The World Health Organisation, WHO, recently published its first Global Report on Antimicrobial Resistance. This publication demonstrates that resistance against antibiotics is a serious threat to global public health. The findings of such report reinforce the views on the need for further prevention of Carl Eric Nord, who is a senior professor at the Institution for Laboratory Medicine at the Karolinska Institute in Stockholm, Sweden.
Nord was involved, as a partner, in the EU-funded project ANTIRESDEV, which was completed in 2013. The project focused on studying the emergence and persistence of antibiotic-resistant bacteria and their effect on the composition of the microbe populations living in our intestine, referred to as microflora. This project resulted in the development of three DNA biochips for rapidly screening of resistant genes in disease-causing bacteria. Nord talks to youris.com about how European medical research can contribute to the surveillance of antibiotic resistance threats.
The antibiotic-resistant bacterium Clostridium difficile, covered in the ANTIRESDEV project, is not among the seven bacteria covered in the latest WHO report. Why not?
WHO is an international body and looks at the very poor developing countries as well as at the developed countries. Clostridium difficile is a problem for the rich countries. It is a kind of side effect of antibiotic treatment in compromised patients. These patients are mostly elderly, rather sick and have often even other diseases. When you treat them with an antibiotic which changes the intestinal microflora, then colonisation with Clostridium difficile can result in a serious infection. In developing countries, they do not look for a changed microflora and are not prepared to do this, as we heard from colleagues in those countries. Thus, WHO in Geneva, which looks into all countries, has to make different recommendations.
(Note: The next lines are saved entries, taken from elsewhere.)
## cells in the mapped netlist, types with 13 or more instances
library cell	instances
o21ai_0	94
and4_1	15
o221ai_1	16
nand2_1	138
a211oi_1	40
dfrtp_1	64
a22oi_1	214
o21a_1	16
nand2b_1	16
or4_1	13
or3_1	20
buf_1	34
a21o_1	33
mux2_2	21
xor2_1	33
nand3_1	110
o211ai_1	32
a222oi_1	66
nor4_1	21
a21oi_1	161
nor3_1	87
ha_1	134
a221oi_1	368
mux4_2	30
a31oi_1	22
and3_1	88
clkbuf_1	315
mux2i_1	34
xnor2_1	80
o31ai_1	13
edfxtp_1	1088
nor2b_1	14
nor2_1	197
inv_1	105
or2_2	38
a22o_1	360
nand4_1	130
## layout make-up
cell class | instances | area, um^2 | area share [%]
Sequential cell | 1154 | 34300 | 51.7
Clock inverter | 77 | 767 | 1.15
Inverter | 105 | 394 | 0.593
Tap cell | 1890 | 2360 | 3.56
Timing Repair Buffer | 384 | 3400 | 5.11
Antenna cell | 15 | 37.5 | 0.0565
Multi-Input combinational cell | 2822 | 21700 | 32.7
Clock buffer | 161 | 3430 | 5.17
This design comes from an exercise in tuning for small area, a short achievable clock period and few clock cycles per item on the open sky130 flow, not from production work. At most, simulation tests tie the RTL to the original design; equivalence was not proved. Power and IR drop assume default switching activity.

==> flow/design.v <==
package i_cache_dm_pkg;
  localparam int DEF_DATA_WIDTH   = 32;
  localparam int DEF_ADDRESS_BITS = 32;
  localparam int DEF_INDEX_BITS   = 2;
endpackage
module i_cache_dm_array #(
  parameter int DATA_WIDTH = 32,
  parameter int TAG_BITS   = 28,
  parameter int INDEX_BITS = 4
) (
  input  logic                  clock,
  input  logic                  reset,
  input  logic [INDEX_BITS-1:0] rd_index,
  output logic [DATA_WIDTH-1:0] rd_data,
  output logic [TAG_BITS-1:0]   rd_tag,
  output logic                  rd_valid,
  input  logic                  wr_en,
  input  logic [INDEX_BITS-1:0] wr_index,
  input  logic [DATA_WIDTH-1:0] wr_data,
  input  logic [TAG_BITS-1:0]   wr_tag,
  input  logic                  inv_all
);
  localparam int LINES = 1 << INDEX_BITS;
  logic [DATA_WIDTH-1:0] data_mem [LINES];
  logic [TAG_BITS-1:0]   tag_mem  [LINES];
  logic [LINES-1:0]      valid_q;
  always_ff @(posedge clock) begin
    if (wr_en) begin
      data_mem[wr_index] <= wr_data;
      tag_mem[wr_index]  <= wr_tag;
    end
  end
  always_ff @(posedge clock or posedge reset) begin
    if (reset) begin
      valid_q <= '0;
    end else if (inv_all) begin
      valid_q <= '0;
    end else if (wr_en) begin
      valid_q[wr_index] <= 1'b1;
    end
  end
  assign rd_data  = data_mem[rd_index];
  assign rd_tag   = tag_mem[rd_index];
  assign rd_valid = valid_q[rd_index];
endmodule
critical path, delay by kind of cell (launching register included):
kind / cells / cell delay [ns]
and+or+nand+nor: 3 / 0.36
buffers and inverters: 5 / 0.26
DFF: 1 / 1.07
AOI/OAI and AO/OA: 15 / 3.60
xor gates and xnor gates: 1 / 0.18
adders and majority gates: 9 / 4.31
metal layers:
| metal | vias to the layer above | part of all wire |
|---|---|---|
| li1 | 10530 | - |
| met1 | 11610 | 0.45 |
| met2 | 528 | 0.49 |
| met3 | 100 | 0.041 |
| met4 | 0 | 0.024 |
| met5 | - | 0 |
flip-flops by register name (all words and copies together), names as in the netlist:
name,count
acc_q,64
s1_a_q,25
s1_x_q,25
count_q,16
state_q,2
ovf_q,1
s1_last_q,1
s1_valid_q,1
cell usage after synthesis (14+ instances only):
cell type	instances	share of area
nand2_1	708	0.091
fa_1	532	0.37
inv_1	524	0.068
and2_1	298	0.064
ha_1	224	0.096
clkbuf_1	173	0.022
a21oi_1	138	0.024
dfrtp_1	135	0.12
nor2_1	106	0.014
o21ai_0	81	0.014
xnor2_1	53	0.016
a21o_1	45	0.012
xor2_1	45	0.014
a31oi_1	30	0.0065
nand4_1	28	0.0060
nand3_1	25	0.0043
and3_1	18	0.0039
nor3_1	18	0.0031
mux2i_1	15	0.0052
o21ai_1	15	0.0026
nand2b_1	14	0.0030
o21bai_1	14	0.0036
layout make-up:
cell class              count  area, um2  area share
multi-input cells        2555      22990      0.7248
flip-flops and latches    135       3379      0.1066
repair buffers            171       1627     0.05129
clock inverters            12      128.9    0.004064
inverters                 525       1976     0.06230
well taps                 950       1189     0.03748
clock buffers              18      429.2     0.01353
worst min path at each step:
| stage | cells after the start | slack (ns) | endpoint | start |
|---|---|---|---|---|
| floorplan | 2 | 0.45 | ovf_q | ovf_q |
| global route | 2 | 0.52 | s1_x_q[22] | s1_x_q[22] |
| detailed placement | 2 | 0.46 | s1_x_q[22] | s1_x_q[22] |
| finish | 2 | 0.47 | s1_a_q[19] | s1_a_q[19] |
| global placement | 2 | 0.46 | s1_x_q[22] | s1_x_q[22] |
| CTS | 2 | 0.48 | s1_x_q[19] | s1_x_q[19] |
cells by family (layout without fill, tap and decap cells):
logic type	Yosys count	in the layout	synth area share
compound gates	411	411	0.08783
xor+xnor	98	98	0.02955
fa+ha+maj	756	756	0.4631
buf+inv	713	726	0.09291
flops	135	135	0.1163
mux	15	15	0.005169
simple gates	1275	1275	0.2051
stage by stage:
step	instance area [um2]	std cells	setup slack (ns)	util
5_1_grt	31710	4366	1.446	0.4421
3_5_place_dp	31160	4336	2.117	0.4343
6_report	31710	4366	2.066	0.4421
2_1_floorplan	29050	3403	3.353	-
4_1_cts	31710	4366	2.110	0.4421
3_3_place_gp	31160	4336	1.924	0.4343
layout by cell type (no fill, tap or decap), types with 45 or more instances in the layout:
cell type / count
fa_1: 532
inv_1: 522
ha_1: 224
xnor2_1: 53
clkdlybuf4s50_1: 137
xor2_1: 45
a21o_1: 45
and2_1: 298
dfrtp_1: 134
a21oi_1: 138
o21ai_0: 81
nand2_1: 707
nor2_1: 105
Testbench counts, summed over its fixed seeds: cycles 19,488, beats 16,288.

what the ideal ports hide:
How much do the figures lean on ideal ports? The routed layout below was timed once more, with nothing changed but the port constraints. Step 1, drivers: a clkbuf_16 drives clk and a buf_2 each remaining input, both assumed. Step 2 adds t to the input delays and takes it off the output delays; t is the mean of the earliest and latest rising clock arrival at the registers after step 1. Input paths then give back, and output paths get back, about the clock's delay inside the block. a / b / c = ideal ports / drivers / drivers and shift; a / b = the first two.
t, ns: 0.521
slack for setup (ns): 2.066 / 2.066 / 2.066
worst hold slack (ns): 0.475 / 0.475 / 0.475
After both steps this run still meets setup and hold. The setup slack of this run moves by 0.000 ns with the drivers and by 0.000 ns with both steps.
This design comes from an exercise in tuning for small area, a short achievable clock period and few clock cycles on the open sky130 flow, not from production work.
Function was not checked in any run shown here: the RTL went through the layout flow alone.

## flow/design.v (module list and top-level ports; edited modules follow where they fit)
// module iter_heaps: 2960 lines
// module iter_merge: 467 lines
// module scan_lane: 198 lines
// module view_control: 38 lines
// module fb_write_arbiter: 80 lines
// module mandel_render_top: 106 lines
module mandel_render_top #(
	parameter int SCREEN_W = 64,
	parameter int SCREEN_H = 48,
	parameter int MAX_ITER = 256,
	parameter int NUM_LANES = 2,
	parameter fixed_point_pkg::fixed_t BASE_STEP = 27'sd393216,
	parameter int ZOOM_MAX = 8
) (
	input  logic clk,
	input  logic reset,
	input  logic zoom_in_i,
	input  logic zoom_out_i,
	input  logic pan_left_i,
	input  logic pan_right_i,
	input  logic pan_up_i,
	input  logic pan_down_i,
	output logic psel_o,
	output logic penable_o,
	output logic pwrite_o,
	output logic [18:0] paddr_o,
	output logic [7:0] pwdata_o,
	input  logic pready_i,
	output logic frame_done_o
);
  // ...
==> flow/run.sh <==
#!/bin/bash
# synth_recipe.tcl (not shown) runs the flow's synth.tcl, then flattens the netlist and writes it again
# the make line also repeats each setting of config.mk as NAME=value (left out here)
make -C /OpenROAD-flow-scripts/flow DESIGN_CONFIG=/design/flow/config.mk WORK_HOME=/design/flow/orfs CLKGATE_MAP_FILE= SYNTH_SCRIPT=/design/flow/synth_recipe.tcl finish
==> flow/config.mk <==
export PLATFORM = sky130hd
export DESIGN_NAME = mandel_render_top
export DESIGN_NICKNAME = mandel_render_top
export VERILOG_FILES = /design/flow/design.v
export SDC_FILE = /design/flow/constraint.sdc
export NUM_CORES = 4
export LEC_CHECK = 0
export CAP_MARGIN = 60
export CORE_MARGIN = 2
export CORE_UTILIZATION = 40
export SLEW_MARGIN = 60
==> flow/constraint.sdc <==
create_clock -name core_clock -period 15.0 [get_ports {clk}]
set_input_delay 3.0000 -clock core_clock [delete_from_list [all_inputs] [get_ports {clk}]]
set_output_delay 3.0000 -clock core_clock [all_outputs]
set_load 0.01 [all_outputs]
What follows belongs to an exercise in optimizing a design on an open flow for small area; a production flow would make more cautious choices. Function was checked by simulation only, so behaviour that the tests miss may differ from the original. Power is estimated from default activity; no workload was simulated.

## the reference run
==> flow/design.v <==
package apb_pkg;
  localparam int APB_ADDR_W = 32;
  localparam int APB_DATA_W = 32;
  localparam logic [APB_DATA_W-1:0] APB_ERR_RDATA = 32'hDEAD_BEEF;
  localparam logic [29:0] APB_ID_PREFIX = 30'h296C_0000;
endpackage
module apb_slave_regbank
#(
  parameter logic [1:0]  SLAVE_ID    = 2'd2,
  parameter int unsigned WAIT_CYCLES = 1,
  parameter int unsigned NUM_REGS    = 64
) (
  input  logic                           pclk,
  input  logic                           presetn,
  input  logic                           psel,
  input  logic                           penable,
  input  logic                           pwrite,
  input  logic [apb_pkg::APB_ADDR_W-1:0] paddr,
  input  logic [apb_pkg::APB_DATA_W-1:0] pwdata,
  output logic [apb_pkg::APB_DATA_W-1:0] prdata,
  output logic                           pready,
  output logic                           pslverr
);
  localparam int DW     = apb_pkg::APB_DATA_W;
  localparam int NSLOT  = 63;
  localparam int NTAP   = (NSLOT + 1) / 2;
  localparam logic [DW-1:0] ID_VALUE = {apb_pkg::APB_ID_PREFIX, SLAVE_ID};
  localparam logic [1:0] S_IDLE  = 2'd0;
  localparam logic [1:0] S_SETUP = 2'd1;
  localparam logic [1:0] S_WAIT  = 2'd2;
  localparam logic [1:0] S_RESP  = 2'd3;
  logic [1:0]    state_q;
  logic [1:0]    state_d;
  logic          misal_q;     
  logic          id_q;        
  logic          write_q;
  logic [DW-1:0] wdata_q;
  logic [DW-1:0] prdata_q;
  logic          pready_q;
  logic          pslverr_q;
  logic [5:0]    rot_q;       
  logic [5:0]    pos_q;       
  logic [1:0]    clr_q;       
  logic          wpend_q;     
  logic          cap_en;
  logic          resp_d;
  logic          err_misalign;
  logic          err_any;
  logic          wr_cond;
  logic          wr_active;
  logic          rd_ok;
  logic          clear;
  logic [5:0]    rot_next;
  logic [6:0]    cap_sum;
  logic [5:0]    cap_pos;
  logic [NSLOT-1:0] pos_hot;
  logic          rd_slot;
  logic [DW-1:0] wd;
  logic [DW-1:0] rd_const;
  logic [DW-1:0] rd_value;
  assign cap_en = (state_q == S_IDLE) && psel && !penable;
  always_comb begin
    state_d = S_IDLE;
    case (state_q)
      S_IDLE:  state_d = cap_en ? S_SETUP : S_IDLE;
      S_SETUP: state_d = !psel ? S_IDLE : (penable ? S_WAIT : S_SETUP);
      S_WAIT:  state_d = psel ? S_RESP : S_IDLE;
      default: state_d = S_IDLE;
    endcase
  end
  assign resp_d = (state_q == S_WAIT) && psel;
  assign err_misalign = misal_q;
  assign err_any      = err_misalign || (write_q && id_q);
  assign wr_cond      = write_q && !err_any;
  assign wr_active = presetn && wr_cond &&
                     (resp_d || (state_q == S_RESP) || wpend_q);
  assign rd_ok = presetn && resp_d && !write_q;
  assign rot_next = (rot_q == 6'(NSLOT - 1)) ? '0 : rot_q + 6'd1;
  assign cap_sum  = 7'(paddr[7:2]) + 7'(rot_next);
  always_comb begin
    if (cap_sum == 7'd0) begin
      cap_pos = 6'(NSLOT - 1);
    end else if (cap_sum > 7'(NSLOT)) begin
      cap_pos = 6'(cap_sum - 7'(NSLOT) - 7'd1);
    end else begin
      cap_pos = 6'(cap_sum - 7'd1);
    end
  end
  always_comb begin
    for (int s = 0; s < NSLOT; s++) begin
      pos_hot[s] = (pos_q == 6'(s));
    end
  end
  assign rd_slot  = rd_ok && !err_misalign && !id_q;
  assign rd_const = ({DW{rd_ok && err_misalign}} & apb_pkg::APB_ERR_RDATA)
                  | ({DW{rd_ok && !err_misalign && id_q}} & ID_VALUE);
  assign clear = !presetn || (clr_q != 2'd0);
  assign wd    = wdata_q & {DW{!clear}};
  logic [DW-1:0] slot_q [NSLOT];
  for (genvar s = 0; s < NSLOT; s++) begin : g_slot
    localparam int PREV = (s + NSLOT - 1) % NSLOT;
    if (s % 3 == 0) begin : g_port
      logic load;
      logic hold;
      assign load = clear || (wr_active && pos_hot[PREV]);
      assign hold = !load;
      for (genvar b = 0; b < DW; b++) begin : g_bit
        apb_portbit u_bit (
          .clk  (pclk),
          .hold (hold),
          .load (load),
          .prev (slot_q[PREV][b]),
          .d    (wd[b]),
          .q    (slot_q[s][b])
        );
      end
    end else begin : g_shift
      always_ff @(posedge pclk) begin
        slot_q[s] <= slot_q[PREV];
      end
    end
  end
  logic [NTAP-1:0] tap_sel;
  logic [DW-1:0]   tap_value;
  logic [DW-1:0]   stage_q;
  logic            at_tap;
  for (genvar t = 0; t < NTAP; t++) begin : g_tap_sel
    assign tap_sel[t] = pos_hot[2*t];
  end
  assign at_tap = !pos_q[0];
  for (genvar b = 0; b < DW; b++) begin : g_rd
    logic [10:0] grp_n;
    for (genvar g = 0; g < 10; g++) begin : g_grp
      apb_rdsel3 u_sel (
        .s   (tap_sel[3*g+2 -: 3]),
        .d   ({slot_q[6*g+4][b], slot_q[6*g+2][b], slot_q[6*g][b]}),
        .y_n (grp_n[g])
      );
    end
    apb_rdsel2 u_sel_last (
      .s   (tap_sel[31:30]),
      .d   ({slot_q[62][b], slot_q[60][b]}),
      .y_n (grp_n[10])
    );
    assign tap_value[b] = !(&grp_n);
  end
  always_ff @(posedge pclk) begin
    stage_q <= tap_value & {DW{!clear}};
  end
  assign rd_value = ({DW{rd_slot}} & (at_tap ? tap_value : stage_q)) | rd_const;
  always_ff @(posedge pclk) begin
    if (!presetn) begin
      state_q   <= S_IDLE;
      pready_q  <= 1'b0;
      pslverr_q <= 1'b0;
      rot_q     <= '0;
      clr_q     <= 2'd2;
      wpend_q   <= 1'b0;
    end else begin
      state_q   <= state_d;
      pready_q  <= resp_d;
      pslverr_q <= resp_d && err_any;
      rot_q     <= rot_next;
      clr_q     <= (clr_q != 2'd0) ? clr_q - 2'd1 : 2'd0;
      wpend_q   <= (state_q == S_RESP) && wr_cond;
    end
  end
  always_ff @(posedge pclk) begin
    prdata_q <= rd_value;
  end
  always_ff @(posedge pclk) begin
    if (cap_en) begin
      pos_q   <= cap_pos;
    end else begin
      pos_q   <= (pos_q == 6'(NSLOT - 1)) ? '0 : pos_q + 6'd1;
    end
  end
  always_ff @(posedge pclk) begin
    if (cap_en) begin
      misal_q <= (paddr[1:0] != 2'b00);
      id_q    <= (paddr[7:2] == 6'd0);
      write_q <= pwrite;
      wdata_q <= pwdata;
    end
  end
  assign prdata  = prdata_q;
  assign pready  = pready_q;
  assign pslverr = pslverr_q;
endmodule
What to do in order to mitigate or even prevent antibiotic resistance?
Hygiene is the most important action to prevent infections. Special hand hygiene procedures are the most important. Also antimicrobial agents used for cleaning and treatment of infections have to be used in the correct way. Otherwise, you select just the resistant bacteria especially in the intensive care units.
How can we adopt the coordinated action called for by the WHO to minimise emergence and spread of antimicrobial resistance?
This coordinated action is the right way to go about prevention. But, unfortunately, we have a problem in many countries, we do not any longer have an effective infection control, as we used to have it earlier with special nurses for infection control.
In Scandinavian countries, which are small, we have rather few patients with complicated infections. However, we have many tourists travelling from Sweden to other countries, especially Asia. They will be colonised with resistant bacteria when they are there. Although they will not develop infections themselves, they can spread it when they come back. In order to become sick you have to be compromised. If you have a balanced intestinal microflora, it is not likely that you will be infected.
In order to increase prevention, how soon could the project’s rapid screening biochips be introduced in clinics?
It depends on the cost. One of the problems in laboratory medicine nowadays is economy. That is the problem in most European and other well developed countries. You have a fixed budget for doing laboratory analyses. And if it costs too much, then you cannot do it. You can do it from the scientific point of view. That is not a problem. But in general the prices for molecular biological tests are still high, they are very expensive.